▸ PROBLEM TO WORK ON
Your answer should consist of every line in the records that holds "placement".

▸ SUPPLIED MATERIAL
────────────────────

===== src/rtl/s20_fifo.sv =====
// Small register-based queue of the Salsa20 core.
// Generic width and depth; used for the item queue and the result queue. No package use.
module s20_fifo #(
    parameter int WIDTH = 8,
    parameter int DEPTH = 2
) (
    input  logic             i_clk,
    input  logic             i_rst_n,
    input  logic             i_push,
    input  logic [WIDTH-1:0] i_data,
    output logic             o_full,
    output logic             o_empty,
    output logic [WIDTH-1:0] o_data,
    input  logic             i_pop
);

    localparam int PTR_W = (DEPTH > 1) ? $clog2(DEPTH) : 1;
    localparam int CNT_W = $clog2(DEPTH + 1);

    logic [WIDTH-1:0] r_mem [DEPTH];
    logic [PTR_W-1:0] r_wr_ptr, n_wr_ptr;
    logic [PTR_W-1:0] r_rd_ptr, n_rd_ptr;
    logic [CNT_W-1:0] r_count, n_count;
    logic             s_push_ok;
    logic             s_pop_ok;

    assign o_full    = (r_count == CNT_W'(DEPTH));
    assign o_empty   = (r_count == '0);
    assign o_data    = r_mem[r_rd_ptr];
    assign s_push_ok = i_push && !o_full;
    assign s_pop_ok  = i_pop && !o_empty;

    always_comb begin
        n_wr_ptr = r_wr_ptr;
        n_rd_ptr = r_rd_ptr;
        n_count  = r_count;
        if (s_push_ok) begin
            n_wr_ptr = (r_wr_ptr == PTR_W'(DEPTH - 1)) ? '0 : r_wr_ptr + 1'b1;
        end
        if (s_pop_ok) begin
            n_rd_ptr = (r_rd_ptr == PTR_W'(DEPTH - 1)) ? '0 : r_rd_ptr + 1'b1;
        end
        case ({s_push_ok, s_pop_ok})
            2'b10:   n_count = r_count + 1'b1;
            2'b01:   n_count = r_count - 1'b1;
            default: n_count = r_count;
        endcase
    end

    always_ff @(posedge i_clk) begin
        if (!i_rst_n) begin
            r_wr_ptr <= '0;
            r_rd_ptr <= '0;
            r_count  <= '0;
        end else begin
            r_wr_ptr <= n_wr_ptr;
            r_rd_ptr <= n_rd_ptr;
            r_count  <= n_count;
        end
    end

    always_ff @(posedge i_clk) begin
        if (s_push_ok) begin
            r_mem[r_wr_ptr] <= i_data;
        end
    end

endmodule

────────────────────

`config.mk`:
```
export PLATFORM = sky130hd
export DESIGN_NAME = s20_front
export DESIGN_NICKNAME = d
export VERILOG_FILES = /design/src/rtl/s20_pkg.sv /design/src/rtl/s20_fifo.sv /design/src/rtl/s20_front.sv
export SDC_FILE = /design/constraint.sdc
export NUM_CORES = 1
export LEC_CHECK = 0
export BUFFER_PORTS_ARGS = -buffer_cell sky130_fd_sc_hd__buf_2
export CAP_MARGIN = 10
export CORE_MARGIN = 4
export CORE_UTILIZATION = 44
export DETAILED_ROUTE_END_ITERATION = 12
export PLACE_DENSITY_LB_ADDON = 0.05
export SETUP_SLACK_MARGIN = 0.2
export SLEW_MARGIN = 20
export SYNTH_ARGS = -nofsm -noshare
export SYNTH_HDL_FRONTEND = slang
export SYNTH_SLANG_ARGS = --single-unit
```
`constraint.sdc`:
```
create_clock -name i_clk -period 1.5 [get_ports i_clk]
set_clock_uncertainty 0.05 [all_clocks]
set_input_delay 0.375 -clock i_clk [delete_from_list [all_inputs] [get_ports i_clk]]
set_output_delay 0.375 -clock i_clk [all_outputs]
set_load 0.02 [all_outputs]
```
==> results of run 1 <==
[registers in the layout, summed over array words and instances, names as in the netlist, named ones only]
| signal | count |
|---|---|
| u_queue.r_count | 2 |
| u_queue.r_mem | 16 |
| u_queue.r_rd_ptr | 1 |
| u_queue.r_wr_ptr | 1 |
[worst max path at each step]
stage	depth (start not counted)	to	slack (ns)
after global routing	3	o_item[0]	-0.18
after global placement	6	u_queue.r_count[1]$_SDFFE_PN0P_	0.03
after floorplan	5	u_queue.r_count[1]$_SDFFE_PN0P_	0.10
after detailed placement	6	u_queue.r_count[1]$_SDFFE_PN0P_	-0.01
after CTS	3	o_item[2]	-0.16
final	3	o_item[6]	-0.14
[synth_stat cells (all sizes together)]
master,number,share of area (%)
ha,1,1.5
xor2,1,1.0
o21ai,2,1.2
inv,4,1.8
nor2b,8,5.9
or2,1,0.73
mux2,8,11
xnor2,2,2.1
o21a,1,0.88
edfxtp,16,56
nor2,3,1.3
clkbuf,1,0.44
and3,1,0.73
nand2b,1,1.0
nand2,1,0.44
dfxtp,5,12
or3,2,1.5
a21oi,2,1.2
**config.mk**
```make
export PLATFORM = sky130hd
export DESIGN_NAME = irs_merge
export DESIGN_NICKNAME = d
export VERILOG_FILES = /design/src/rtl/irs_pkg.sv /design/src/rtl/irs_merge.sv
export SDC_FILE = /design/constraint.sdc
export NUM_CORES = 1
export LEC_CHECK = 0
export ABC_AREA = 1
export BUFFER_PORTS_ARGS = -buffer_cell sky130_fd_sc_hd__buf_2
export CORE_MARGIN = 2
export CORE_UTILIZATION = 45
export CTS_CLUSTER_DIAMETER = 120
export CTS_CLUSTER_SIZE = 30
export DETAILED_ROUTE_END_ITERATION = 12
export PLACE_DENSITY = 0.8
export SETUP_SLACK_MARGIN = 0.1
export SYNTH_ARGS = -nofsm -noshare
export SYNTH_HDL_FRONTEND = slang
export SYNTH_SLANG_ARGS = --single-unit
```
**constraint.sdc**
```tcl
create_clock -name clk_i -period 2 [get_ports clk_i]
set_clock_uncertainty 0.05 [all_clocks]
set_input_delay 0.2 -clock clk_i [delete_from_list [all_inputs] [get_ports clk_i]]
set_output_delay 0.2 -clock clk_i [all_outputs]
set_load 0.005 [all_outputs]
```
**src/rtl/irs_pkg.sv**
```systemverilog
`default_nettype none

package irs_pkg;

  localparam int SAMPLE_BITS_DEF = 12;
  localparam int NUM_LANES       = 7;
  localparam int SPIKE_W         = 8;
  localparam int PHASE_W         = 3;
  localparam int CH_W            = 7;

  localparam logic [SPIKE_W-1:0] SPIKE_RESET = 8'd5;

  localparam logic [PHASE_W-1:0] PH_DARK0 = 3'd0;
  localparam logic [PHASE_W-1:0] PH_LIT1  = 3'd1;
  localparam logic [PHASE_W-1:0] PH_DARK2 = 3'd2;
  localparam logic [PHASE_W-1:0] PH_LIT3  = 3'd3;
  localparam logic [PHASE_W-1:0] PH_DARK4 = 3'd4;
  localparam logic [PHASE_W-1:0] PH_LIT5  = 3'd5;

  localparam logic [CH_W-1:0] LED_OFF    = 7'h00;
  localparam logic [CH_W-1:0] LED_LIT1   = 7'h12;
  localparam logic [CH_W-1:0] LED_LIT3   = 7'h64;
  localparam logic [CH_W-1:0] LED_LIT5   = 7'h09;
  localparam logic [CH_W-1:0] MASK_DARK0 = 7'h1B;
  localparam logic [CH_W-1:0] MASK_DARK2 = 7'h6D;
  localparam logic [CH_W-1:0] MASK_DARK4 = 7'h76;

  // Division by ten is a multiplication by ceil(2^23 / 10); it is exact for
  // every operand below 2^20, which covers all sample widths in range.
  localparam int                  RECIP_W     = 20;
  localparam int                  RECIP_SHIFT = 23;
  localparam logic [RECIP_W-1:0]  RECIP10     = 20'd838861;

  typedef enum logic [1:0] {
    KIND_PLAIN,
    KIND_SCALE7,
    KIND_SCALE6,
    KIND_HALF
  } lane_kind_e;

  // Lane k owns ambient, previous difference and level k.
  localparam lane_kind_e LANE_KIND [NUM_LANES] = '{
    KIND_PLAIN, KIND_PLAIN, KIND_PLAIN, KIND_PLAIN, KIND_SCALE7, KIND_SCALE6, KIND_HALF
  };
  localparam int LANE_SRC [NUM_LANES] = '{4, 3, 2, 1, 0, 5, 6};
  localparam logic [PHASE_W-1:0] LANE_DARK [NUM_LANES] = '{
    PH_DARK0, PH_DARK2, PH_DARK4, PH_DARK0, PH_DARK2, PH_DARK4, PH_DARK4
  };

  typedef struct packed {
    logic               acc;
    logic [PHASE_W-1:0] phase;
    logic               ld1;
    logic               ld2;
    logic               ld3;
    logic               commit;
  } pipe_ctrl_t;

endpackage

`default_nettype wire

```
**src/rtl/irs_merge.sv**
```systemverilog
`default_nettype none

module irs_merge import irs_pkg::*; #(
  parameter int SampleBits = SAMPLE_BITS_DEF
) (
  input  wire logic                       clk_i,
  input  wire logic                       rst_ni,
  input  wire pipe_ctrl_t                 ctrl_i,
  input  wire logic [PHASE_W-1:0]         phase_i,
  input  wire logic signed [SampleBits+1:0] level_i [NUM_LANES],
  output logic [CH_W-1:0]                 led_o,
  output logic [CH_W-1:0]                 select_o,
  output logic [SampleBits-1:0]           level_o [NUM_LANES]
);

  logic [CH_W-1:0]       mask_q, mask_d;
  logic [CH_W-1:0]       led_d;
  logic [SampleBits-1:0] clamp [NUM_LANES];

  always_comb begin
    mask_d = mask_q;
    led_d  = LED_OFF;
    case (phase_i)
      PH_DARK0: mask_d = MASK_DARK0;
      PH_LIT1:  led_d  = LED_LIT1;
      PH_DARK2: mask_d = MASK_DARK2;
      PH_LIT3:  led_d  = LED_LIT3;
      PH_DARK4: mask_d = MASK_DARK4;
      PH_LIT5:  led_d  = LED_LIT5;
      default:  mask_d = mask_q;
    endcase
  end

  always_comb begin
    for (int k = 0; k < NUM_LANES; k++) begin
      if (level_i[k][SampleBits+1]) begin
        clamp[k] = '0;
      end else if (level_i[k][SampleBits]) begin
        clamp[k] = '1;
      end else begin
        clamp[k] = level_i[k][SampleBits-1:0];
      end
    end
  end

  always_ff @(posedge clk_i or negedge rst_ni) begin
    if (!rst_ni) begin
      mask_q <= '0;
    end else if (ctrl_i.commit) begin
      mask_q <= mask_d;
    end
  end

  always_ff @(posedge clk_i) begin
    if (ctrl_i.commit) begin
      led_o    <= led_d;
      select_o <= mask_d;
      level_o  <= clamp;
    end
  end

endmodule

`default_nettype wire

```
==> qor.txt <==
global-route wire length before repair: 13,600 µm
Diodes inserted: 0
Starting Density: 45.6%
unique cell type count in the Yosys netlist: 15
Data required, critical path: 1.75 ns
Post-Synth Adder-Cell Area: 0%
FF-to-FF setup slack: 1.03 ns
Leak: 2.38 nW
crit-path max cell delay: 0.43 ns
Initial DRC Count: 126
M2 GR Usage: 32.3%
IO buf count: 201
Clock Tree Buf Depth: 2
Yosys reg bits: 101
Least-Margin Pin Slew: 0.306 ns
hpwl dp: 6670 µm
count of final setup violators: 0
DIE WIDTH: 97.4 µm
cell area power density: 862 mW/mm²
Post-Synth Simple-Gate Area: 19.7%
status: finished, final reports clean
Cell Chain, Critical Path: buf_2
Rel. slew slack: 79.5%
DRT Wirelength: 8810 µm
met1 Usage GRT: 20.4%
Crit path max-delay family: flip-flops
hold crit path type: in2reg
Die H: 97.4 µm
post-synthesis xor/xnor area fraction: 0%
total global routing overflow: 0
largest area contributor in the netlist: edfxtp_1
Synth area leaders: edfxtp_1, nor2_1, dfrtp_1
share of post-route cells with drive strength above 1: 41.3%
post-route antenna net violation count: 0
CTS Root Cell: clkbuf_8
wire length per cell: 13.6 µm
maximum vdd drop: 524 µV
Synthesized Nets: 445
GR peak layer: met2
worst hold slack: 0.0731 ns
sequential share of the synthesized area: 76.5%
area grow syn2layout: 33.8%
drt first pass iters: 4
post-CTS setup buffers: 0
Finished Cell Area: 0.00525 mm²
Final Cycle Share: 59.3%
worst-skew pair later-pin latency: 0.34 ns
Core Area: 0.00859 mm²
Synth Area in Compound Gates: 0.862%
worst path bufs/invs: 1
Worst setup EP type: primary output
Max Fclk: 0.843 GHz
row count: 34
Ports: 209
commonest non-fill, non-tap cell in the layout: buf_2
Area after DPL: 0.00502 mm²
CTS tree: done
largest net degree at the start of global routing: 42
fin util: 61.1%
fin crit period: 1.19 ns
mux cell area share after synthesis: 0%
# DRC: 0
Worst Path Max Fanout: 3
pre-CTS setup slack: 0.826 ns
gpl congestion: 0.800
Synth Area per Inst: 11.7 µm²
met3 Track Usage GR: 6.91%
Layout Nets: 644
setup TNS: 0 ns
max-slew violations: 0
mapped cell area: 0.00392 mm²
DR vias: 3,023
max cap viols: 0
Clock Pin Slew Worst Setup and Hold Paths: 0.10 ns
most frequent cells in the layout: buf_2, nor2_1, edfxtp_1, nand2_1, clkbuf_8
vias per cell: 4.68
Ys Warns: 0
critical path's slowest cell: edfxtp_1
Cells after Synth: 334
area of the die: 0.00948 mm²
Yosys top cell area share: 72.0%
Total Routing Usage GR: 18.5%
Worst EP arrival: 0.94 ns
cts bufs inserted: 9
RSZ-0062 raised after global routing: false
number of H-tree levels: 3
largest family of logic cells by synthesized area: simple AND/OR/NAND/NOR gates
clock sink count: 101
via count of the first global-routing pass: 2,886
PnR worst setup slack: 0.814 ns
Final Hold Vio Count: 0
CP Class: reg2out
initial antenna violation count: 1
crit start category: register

────────────────────

▸ RESPONSE BELOW
after global placement	6	u_queue.r_count[1]$_SDFFE_PN0P_	0.03
after detailed placement	6	u_queue.r_count[1]$_SDFFE_PN0P_	-0.01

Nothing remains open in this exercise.